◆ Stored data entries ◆
-*-*-
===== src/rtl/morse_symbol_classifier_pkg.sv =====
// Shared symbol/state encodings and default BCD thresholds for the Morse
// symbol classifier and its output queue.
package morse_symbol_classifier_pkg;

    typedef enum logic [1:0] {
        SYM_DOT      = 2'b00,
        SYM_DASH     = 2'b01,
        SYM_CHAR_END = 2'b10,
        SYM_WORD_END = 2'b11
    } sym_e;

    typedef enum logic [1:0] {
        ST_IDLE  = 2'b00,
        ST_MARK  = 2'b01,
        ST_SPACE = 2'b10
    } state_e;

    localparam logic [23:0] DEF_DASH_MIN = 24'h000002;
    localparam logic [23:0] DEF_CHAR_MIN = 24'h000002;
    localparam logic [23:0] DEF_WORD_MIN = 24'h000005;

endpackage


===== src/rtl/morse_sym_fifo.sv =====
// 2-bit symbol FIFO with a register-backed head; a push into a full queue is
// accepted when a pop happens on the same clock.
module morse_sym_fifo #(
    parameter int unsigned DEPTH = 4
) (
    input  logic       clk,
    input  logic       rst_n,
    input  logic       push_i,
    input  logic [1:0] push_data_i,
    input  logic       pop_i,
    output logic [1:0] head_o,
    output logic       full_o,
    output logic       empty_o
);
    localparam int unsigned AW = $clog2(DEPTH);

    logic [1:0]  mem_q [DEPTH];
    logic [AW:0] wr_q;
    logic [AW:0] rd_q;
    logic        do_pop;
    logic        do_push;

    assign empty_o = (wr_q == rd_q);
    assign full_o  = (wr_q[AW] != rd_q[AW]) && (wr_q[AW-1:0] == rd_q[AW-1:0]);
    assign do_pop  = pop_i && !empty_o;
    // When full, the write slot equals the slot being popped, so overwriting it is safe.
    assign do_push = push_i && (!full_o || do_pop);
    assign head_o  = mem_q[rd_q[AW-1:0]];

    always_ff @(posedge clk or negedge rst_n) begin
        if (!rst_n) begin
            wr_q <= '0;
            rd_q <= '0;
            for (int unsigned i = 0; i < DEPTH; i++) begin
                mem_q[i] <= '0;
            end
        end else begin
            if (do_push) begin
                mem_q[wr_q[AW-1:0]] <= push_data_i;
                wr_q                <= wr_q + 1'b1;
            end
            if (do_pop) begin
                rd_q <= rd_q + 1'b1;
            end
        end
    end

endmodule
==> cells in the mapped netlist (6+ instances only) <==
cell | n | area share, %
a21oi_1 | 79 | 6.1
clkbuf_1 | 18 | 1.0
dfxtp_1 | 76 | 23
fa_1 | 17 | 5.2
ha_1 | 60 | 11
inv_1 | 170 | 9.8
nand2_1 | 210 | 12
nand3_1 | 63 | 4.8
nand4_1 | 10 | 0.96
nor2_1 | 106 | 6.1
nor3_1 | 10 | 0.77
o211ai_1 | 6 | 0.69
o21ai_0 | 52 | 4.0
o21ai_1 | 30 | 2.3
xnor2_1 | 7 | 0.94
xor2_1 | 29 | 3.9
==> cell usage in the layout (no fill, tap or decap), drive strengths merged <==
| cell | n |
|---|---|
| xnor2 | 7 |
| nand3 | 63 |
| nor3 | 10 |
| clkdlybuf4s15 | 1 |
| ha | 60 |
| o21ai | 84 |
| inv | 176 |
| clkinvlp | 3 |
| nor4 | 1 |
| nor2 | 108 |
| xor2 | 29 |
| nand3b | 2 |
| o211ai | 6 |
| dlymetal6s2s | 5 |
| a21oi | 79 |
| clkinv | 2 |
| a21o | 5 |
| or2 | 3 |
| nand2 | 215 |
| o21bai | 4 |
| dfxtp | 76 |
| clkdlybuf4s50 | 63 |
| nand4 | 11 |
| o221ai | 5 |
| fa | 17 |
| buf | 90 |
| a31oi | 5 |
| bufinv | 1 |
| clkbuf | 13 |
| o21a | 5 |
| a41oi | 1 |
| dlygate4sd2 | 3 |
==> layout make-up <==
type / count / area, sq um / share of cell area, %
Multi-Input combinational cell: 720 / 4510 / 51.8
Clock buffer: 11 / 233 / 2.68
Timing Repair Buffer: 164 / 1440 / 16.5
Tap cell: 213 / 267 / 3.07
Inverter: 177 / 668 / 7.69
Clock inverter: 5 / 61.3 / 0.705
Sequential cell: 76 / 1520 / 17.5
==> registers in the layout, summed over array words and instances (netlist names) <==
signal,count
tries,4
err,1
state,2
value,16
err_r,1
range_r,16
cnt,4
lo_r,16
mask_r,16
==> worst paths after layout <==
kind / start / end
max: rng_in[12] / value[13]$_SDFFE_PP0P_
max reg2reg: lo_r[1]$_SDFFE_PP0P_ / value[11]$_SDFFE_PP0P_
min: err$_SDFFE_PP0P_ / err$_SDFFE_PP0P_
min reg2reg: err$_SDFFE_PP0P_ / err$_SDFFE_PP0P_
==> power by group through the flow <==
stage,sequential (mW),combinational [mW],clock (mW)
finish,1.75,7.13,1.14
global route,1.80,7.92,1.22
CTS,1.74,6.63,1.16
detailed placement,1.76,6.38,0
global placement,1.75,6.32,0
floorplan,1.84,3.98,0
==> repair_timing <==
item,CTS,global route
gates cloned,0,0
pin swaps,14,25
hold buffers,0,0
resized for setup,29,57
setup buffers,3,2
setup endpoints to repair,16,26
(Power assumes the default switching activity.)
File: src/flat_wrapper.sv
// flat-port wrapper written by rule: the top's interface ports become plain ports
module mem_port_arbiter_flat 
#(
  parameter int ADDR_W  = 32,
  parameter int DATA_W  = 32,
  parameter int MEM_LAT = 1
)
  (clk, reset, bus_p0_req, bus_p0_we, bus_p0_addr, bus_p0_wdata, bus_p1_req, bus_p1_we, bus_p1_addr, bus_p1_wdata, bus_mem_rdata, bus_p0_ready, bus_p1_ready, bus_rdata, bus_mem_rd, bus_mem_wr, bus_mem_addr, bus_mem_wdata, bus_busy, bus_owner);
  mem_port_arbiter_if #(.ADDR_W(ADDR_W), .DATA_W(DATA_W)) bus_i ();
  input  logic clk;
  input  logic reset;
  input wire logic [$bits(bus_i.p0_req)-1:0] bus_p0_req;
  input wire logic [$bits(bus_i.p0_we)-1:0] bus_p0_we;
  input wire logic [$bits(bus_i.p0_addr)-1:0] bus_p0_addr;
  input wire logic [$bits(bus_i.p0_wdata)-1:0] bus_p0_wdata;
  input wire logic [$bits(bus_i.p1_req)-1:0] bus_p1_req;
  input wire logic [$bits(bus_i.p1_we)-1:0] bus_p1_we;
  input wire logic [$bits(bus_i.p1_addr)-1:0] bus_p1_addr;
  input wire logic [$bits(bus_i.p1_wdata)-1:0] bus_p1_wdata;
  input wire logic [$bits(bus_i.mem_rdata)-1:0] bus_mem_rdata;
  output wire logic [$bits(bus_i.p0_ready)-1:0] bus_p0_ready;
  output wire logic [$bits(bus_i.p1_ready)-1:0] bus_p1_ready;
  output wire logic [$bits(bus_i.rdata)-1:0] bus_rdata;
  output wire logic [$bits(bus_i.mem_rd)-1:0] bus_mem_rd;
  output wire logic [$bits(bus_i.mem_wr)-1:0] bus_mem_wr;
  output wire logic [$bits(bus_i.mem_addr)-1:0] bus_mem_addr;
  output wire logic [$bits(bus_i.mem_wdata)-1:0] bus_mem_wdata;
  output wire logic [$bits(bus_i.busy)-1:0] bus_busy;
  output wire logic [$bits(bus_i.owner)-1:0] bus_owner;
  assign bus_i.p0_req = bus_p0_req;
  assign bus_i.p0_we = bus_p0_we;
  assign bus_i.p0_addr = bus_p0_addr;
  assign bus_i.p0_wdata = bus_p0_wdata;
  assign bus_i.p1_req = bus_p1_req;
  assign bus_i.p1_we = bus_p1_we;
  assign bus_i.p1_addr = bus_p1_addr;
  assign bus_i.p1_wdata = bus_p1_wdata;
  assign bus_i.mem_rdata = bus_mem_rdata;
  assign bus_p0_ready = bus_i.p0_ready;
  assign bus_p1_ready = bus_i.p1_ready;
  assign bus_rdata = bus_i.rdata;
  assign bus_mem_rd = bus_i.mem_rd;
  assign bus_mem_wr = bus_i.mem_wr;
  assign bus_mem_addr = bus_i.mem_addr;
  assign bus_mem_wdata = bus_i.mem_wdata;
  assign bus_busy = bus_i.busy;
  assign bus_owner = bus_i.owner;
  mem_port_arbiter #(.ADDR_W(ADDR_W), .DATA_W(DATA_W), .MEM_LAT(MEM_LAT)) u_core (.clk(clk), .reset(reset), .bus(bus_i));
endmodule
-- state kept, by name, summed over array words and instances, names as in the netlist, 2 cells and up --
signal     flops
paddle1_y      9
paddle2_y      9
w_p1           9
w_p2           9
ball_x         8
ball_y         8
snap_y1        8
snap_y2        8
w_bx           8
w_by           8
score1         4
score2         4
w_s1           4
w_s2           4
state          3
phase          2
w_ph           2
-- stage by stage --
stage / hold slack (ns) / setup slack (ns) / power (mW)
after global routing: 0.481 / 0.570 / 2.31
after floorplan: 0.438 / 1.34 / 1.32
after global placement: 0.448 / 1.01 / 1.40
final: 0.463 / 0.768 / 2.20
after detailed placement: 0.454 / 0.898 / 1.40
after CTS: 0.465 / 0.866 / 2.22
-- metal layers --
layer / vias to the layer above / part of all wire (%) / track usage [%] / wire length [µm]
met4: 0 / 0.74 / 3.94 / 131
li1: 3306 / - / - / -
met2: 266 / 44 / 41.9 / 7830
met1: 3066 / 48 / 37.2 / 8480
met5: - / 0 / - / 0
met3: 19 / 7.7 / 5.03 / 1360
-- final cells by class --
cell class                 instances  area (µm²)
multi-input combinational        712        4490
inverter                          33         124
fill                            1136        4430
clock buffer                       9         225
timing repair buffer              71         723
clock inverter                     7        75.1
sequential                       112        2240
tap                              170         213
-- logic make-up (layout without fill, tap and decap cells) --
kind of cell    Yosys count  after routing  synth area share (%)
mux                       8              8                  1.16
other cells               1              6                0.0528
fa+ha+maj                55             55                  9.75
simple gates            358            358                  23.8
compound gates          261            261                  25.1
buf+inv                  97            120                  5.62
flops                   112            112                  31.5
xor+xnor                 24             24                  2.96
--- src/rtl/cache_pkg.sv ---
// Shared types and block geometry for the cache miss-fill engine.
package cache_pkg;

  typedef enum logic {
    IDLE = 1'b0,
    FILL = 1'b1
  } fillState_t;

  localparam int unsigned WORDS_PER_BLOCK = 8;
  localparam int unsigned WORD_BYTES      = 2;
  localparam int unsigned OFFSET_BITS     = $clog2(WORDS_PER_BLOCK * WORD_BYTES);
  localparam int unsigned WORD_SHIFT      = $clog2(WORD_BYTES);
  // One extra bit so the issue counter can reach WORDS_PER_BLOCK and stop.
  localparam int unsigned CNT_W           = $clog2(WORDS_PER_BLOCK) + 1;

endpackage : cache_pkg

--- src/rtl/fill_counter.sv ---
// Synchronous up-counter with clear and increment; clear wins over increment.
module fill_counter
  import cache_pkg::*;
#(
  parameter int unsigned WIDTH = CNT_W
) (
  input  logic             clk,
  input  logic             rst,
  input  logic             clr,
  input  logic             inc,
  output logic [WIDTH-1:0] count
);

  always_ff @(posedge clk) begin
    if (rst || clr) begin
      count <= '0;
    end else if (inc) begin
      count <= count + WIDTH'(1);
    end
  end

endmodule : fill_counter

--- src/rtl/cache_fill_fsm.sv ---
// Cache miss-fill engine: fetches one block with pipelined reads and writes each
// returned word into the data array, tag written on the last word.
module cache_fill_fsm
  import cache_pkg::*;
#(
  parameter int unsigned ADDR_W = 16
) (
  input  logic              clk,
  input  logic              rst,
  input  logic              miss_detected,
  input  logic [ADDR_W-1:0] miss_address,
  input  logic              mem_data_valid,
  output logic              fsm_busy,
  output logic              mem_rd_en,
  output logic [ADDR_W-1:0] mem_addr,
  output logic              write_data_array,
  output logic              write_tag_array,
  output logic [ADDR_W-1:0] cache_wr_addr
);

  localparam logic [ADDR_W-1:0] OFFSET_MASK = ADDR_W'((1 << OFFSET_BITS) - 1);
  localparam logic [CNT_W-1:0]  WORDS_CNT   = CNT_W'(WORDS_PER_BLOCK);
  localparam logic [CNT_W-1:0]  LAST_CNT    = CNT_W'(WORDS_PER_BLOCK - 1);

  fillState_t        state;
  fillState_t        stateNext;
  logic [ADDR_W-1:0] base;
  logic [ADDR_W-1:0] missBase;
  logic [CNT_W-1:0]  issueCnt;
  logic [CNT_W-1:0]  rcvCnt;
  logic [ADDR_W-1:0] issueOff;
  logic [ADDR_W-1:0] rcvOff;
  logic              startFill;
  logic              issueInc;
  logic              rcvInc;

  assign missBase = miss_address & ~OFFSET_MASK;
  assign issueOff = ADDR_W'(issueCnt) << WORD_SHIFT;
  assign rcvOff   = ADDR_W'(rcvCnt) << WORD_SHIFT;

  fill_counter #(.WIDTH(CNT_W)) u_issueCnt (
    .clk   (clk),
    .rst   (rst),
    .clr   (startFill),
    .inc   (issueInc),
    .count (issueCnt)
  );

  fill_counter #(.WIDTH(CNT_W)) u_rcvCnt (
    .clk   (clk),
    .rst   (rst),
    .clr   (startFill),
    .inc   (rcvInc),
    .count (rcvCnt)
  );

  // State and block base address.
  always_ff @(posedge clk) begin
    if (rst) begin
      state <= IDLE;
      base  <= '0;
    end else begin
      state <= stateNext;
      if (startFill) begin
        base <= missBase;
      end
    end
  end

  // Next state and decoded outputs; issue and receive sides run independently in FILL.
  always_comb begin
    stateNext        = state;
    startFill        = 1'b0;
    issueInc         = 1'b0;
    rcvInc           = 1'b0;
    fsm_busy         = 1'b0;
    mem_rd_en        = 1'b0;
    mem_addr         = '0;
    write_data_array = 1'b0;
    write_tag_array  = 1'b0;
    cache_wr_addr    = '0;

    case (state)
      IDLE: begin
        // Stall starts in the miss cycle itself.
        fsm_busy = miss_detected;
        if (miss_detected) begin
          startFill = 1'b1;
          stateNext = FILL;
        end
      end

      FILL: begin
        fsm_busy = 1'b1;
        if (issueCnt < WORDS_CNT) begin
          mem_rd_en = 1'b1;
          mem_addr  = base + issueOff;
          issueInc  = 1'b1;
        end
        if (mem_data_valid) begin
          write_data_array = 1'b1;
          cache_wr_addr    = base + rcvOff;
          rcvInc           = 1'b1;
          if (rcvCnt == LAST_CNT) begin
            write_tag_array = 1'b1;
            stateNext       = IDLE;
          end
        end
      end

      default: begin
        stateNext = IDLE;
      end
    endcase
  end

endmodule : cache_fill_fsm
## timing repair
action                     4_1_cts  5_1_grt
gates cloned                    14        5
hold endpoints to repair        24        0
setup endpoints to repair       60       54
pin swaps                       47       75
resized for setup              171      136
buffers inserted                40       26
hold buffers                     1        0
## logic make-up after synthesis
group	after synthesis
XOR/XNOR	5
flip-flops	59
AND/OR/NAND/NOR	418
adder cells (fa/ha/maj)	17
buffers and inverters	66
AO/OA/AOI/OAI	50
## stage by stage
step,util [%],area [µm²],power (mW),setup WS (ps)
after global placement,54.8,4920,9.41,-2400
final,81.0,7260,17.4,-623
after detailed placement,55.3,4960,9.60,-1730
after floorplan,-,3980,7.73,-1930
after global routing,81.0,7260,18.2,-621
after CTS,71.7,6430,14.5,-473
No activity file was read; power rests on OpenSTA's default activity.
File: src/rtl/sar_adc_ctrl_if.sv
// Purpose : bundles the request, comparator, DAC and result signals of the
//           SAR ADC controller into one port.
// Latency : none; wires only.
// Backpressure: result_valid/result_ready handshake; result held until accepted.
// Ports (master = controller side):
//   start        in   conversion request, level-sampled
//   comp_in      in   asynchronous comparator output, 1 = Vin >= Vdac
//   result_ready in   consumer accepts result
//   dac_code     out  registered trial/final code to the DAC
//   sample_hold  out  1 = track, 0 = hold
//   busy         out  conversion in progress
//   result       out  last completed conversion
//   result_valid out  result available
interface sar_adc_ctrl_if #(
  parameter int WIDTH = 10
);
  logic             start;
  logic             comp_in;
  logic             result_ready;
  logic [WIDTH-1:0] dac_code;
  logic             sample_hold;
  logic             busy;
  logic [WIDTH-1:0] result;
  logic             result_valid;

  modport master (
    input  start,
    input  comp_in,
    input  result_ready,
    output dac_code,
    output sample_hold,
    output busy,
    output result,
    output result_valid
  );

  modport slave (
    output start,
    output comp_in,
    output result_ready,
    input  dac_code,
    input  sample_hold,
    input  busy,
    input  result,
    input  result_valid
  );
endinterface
-*-*-
◆ Exercise requirements ◆
There is a line with "Tap cell: 213 / 267 / 3.07" and a line with "min reg2reg: err$_SDFFE_PP0P_" above. Copy exactly those two lines and all lines between them, with nothing else.

◆ Exercise answer ◆
Tap cell: 213 / 267 / 3.07
Inverter: 177 / 668 / 7.69
Clock inverter: 5 / 61.3 / 0.705
Sequential cell: 76 / 1520 / 17.5
==> registers in the layout, summed over array words and instances (netlist names) <==
signal,count
tries,4
err,1
state,2
value,16
err_r,1
range_r,16
cnt,4
lo_r,16
mask_r,16
==> worst paths after layout <==
kind / start / end
max: rng_in[12] / value[13]$_SDFFE_PP0P_
max reg2reg: lo_r[1]$_SDFFE_PP0P_ / value[11]$_SDFFE_PP0P_
min: err$_SDFFE_PP0P_ / err$_SDFFE_PP0P_
min reg2reg: err$_SDFFE_PP0P_ / err$_SDFFE_PP0P_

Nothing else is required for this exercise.